Fazit: Veränderte User-Kultur zwingt Unternehmen zum Umdenken
ERP-Systeme, die im Laufe der Zeit mit den Unternehmensstrukturen gewachsen sind, kommen spätestens dann an ihre Grenzen, wenn die Social-Media-Aktivitäten im Unternehmen zunehmen. Je mehr Eigenverantwortung von Mitarbeitern erwartet wird, umso flexibler müssen diese handeln und arbeiten können. Die Nutzer von heute sind viel in sozialen Netzwerken unterwegs, teilen Inhalte mit anderen Nutzern, greifen auf deren Inhalte zu und arbeiten mit ihnen flexibel im Team zusammen.
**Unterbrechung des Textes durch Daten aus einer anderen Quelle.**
Source: an optimization exercise on an open RTL-to-GDS flow (aim: small area and a short achievable clock period). Production flows keep margins and buffers that such runs may drop.
The RTL was checked by simulation tests, not by an equivalence proof against the original design.
No activity file was given, so power comes from the tool's default toggle rates.

Setup of the reference run:
==> flow/design.v <==
module L1_cache #(
    parameter CTID = 0)
    (
    input logic clock,
    input logic reset,
    input logic [31:0] PCF,                  
    input logic [31:0] addr_rst,             
    input logic [1:0] tid_fetch,             
    input logic [31:0] br_target,            
    input logic [1:0] tid_br,                
    input logic [31:0] l2addr,               
    input logic [1:0] l2_tid,                
    input logic [127:0] l2_line,             
    input logic l2_valid_rsp,                
    output logic br_req,                     
    output logic req_spec,                   
    output logic req_refill,                 
    output logic [31:0] instr                
    );
    logic         active;       
    logic [27:0]  tag;          
    logic [127:0] data;         
    logic         zeroed;       
    genvar gi;
    localparam integer NF = 8;
    logic [NF:0]   tid_ok;      
    logic [NF-1:0] fill_w, fill_wn;
    logic [127:0]  blk;         
    generate
        for (gi = 0; gi <= NF; gi++) begin : g_tid
            if (CTID == 0) begin : g_t0
                L1_nor2 u_tidok (.a(l2_tid[0]), .b(l2_tid[1]), .y(tid_ok[gi]));
            end else begin : g_tn
                assign tid_ok[gi] = (l2_tid == CTID);
            end
        end
        for (gi = 0; gi < NF; gi++) begin : g_fill
            L1_fdec u_fdec (.valid(l2_valid_rsp), .tid_ok(tid_ok[gi]), .f(fill_w[gi]), .fn(fill_wn[gi]));
        end
        for (gi = 0; gi < 128; gi++) begin : g_blk
            L1_sel2 u_blk (.s(fill_w[gi/(128/NF)]), .sn(fill_wn[gi/(128/NF)]), .a(l2_line[gi]), .b(data[gi]), .y(blk[gi]));
        end
    endgenerate
    logic fill, fill_n, tload, thold;
    L1_fdec u_fdec_t (.valid(l2_valid_rsp), .tid_ok(tid_ok[NF]), .f(fill), .fn(fill_n));
    assign tload = fill & ~reset;
    assign thold = fill_n & ~reset;
    logic [27:0] tag_d;
    generate
        for (gi = 0; gi < 28; gi++) begin : g_tag
            L1_sel2 u_tag (.s(tload), .sn(thold), .a(l2addr[gi+4]), .b(tag[gi]), .y(tag_d[gi]));
        end
    endgenerate
    logic [6:0] ne_p, ne_b;
    generate
        for (gi = 0; gi < 7; gi++) begin : g_cmp
            L1_ne4 u_nep (.a(PCF[4*gi+7 -: 4]), .t(tag[4*gi+3 -: 4]), .ne(ne_p[gi]));
            L1_ne4 u_neb (.a(br_target[4*gi+7 -: 4]), .t(tag[4*gi+3 -: 4]), .ne(ne_b[gi]));
        end
    endgenerate
    logic miss_p, ok;
    assign miss_p = |ne_p;
    assign ok     = fill | ~zeroed;             
    localparam integer NH = 4;
    logic       ao_n;
    logic [3:0] pe;
    logic [NH-1:0] hn;
    assign ao_n = ~(active & ok);
    L1_nor2 u_pe0 (.a(ne_p[0]), .b(ne_p[1]), .y(pe[0]));
    L1_nor2 u_pe1 (.a(ne_p[2]), .b(ne_p[3]), .y(pe[1]));
    L1_nor2 u_pe2 (.a(ne_p[4]), .b(ne_p[5]), .y(pe[2]));
    L1_nor2 u_pe3 (.a(ne_p[6]), .b(ao_n),    .y(pe[3]));
    generate
        for (gi = 0; gi < NH; gi++) begin : g_hit
            L1_nand4 u_hn (.a(pe), .y(hn[gi]));
        end
    endgenerate
    localparam integer NW = 2;
    logic [NW:0] nm;
    logic [NW:0][3:0] wsel_c;
    generate
        for (gi = 0; gi <= NW; gi++) begin : g_wdec
            L1_nor2 u_nm (.a(PCF[1]), .b(PCF[0]), .y(nm[gi]));
            L1_wdec u_wdec (.a(PCF[3:2]), .nm(nm[gi]), .s(wsel_c[gi]));
        end
        for (gi = 0; gi < 32; gi++) begin : g_out
            L1_word u_out (.s(wsel_c[gi/(32/NW)]), .d({blk[96+gi], blk[64+gi], blk[32+gi], blk[gi]}), .hn(hn[gi/(32/NH)]), .y(instr[gi]));
        end
    endgenerate
    assign req_spec   = active & ~miss_p & wsel_c[NW][3];
    assign req_refill = active & miss_p;
    assign br_req     = ~active & (tid_br == CTID) & (|ne_b);
    always_ff @(posedge clock) begin
        active <= (tid_fetch == CTID);
        data   <= blk;
        tag    <= tag_d;
        zeroed <= reset | (zeroed & fill_n);
    end
endmodule
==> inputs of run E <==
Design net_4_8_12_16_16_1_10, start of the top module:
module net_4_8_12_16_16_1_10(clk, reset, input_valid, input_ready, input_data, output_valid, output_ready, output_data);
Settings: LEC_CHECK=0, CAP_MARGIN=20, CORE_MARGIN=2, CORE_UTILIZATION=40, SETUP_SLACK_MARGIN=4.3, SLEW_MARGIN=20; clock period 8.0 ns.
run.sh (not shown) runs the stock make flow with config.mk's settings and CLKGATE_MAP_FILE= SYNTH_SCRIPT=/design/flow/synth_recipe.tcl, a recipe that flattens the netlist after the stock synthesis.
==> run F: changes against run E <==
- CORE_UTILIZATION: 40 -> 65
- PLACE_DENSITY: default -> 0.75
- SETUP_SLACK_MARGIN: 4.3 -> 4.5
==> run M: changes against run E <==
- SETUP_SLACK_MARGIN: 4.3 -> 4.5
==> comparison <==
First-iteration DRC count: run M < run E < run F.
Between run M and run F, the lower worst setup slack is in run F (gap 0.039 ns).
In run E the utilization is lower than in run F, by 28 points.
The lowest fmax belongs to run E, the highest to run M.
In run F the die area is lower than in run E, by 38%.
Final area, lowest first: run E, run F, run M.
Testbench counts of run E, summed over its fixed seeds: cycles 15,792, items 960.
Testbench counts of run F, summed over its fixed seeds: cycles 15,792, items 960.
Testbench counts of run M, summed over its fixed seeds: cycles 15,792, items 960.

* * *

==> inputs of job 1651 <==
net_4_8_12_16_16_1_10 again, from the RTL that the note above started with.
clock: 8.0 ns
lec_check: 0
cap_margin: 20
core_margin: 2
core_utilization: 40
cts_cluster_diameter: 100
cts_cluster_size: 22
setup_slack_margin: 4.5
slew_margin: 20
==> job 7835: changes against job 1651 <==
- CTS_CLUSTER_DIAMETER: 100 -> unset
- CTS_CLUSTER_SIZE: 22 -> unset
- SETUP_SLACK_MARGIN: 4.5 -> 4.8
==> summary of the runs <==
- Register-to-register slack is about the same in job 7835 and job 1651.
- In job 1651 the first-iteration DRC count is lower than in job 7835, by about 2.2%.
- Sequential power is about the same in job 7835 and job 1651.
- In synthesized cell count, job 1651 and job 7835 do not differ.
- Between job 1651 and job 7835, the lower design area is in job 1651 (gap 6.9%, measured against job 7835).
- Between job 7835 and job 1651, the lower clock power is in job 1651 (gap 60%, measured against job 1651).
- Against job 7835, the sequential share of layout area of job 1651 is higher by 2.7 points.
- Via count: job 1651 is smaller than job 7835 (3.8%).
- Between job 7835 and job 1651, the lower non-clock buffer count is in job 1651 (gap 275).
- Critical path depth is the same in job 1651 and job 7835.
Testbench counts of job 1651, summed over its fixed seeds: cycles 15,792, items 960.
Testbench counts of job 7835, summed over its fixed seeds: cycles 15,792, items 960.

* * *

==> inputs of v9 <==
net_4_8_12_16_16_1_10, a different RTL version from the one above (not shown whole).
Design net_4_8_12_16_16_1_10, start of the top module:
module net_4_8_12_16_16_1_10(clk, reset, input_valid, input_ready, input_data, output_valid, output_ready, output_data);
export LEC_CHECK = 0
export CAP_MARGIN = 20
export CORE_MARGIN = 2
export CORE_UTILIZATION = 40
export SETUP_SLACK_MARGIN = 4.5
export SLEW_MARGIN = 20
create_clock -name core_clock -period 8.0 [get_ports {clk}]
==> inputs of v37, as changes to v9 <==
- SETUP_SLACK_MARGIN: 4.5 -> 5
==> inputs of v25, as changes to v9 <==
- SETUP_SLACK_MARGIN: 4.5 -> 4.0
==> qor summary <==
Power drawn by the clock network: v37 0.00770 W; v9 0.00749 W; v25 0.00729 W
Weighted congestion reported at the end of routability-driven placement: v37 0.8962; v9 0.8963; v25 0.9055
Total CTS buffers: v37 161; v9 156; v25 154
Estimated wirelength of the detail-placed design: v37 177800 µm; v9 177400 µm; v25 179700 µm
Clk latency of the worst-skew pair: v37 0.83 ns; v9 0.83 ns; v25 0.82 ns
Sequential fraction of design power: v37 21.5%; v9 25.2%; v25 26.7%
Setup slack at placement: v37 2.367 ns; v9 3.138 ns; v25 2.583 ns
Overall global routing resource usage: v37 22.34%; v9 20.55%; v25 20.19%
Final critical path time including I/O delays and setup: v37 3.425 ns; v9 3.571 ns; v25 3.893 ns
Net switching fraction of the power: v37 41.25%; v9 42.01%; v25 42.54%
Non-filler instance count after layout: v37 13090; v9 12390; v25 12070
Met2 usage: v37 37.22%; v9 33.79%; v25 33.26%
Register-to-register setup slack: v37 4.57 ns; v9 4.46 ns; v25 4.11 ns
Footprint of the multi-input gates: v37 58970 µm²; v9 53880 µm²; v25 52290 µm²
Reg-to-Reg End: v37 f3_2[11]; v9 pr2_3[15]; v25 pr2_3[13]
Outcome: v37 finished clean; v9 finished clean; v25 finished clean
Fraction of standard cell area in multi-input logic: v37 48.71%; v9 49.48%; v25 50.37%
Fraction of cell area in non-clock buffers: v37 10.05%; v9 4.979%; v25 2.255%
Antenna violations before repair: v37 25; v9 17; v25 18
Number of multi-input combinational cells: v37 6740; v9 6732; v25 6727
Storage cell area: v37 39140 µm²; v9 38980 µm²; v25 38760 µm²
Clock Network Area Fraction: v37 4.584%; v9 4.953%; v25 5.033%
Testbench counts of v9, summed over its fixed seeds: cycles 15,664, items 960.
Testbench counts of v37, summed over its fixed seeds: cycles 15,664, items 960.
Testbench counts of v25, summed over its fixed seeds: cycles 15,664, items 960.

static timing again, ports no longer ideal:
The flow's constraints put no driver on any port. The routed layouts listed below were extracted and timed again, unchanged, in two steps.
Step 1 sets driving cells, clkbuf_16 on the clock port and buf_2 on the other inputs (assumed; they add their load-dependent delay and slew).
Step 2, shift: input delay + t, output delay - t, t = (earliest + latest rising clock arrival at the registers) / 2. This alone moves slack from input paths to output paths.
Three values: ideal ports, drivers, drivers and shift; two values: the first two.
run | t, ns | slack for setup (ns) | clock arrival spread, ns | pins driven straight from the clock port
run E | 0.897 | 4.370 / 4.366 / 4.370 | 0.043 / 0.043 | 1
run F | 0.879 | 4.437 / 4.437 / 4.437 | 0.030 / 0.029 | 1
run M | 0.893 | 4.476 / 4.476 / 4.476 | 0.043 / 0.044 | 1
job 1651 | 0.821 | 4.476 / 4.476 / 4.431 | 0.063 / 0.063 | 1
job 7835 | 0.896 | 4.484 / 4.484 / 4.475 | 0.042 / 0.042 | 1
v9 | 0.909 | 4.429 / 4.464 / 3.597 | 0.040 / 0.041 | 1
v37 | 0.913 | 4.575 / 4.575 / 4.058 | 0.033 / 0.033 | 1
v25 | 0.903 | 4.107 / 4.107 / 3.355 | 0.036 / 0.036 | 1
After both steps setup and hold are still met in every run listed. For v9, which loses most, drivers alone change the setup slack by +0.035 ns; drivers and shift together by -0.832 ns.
Zudem eröffnet sich mit den Social Media ein neuer Vertriebskanal, der nicht nur für den Absatz, sondern auch für Service und Support immer wichtiger wird. Monolithische und komplexe ERP-Systeme, deren Ursprünge in den 1970er Jahren liegen, werden diesem Wandel in der Nutzerkultur immer weniger gerecht. Systeme, die es nicht schaffen, Schnittstellen zu den Social Media zu integrieren werden es in Zukunft schwerer haben, sich zu behaupten.
Die User der Zukunft sind an keine festen Orte und Zeiten mehr gebunden, sondern wollen von überall und zu jeder Zeit auch mit mobilen Geräten auf Unternehmensinformationen zugreifen können. Das setzt die Verfügbarkeit des ERP-Systems in der Cloud voraus. Social ERP lässt sich im besten Sinne in einer cloudbasierten ERP-Lösung implementieren, weil nur eine solche die Restriktionen von klassischen ERP-Systemen überwinden kann.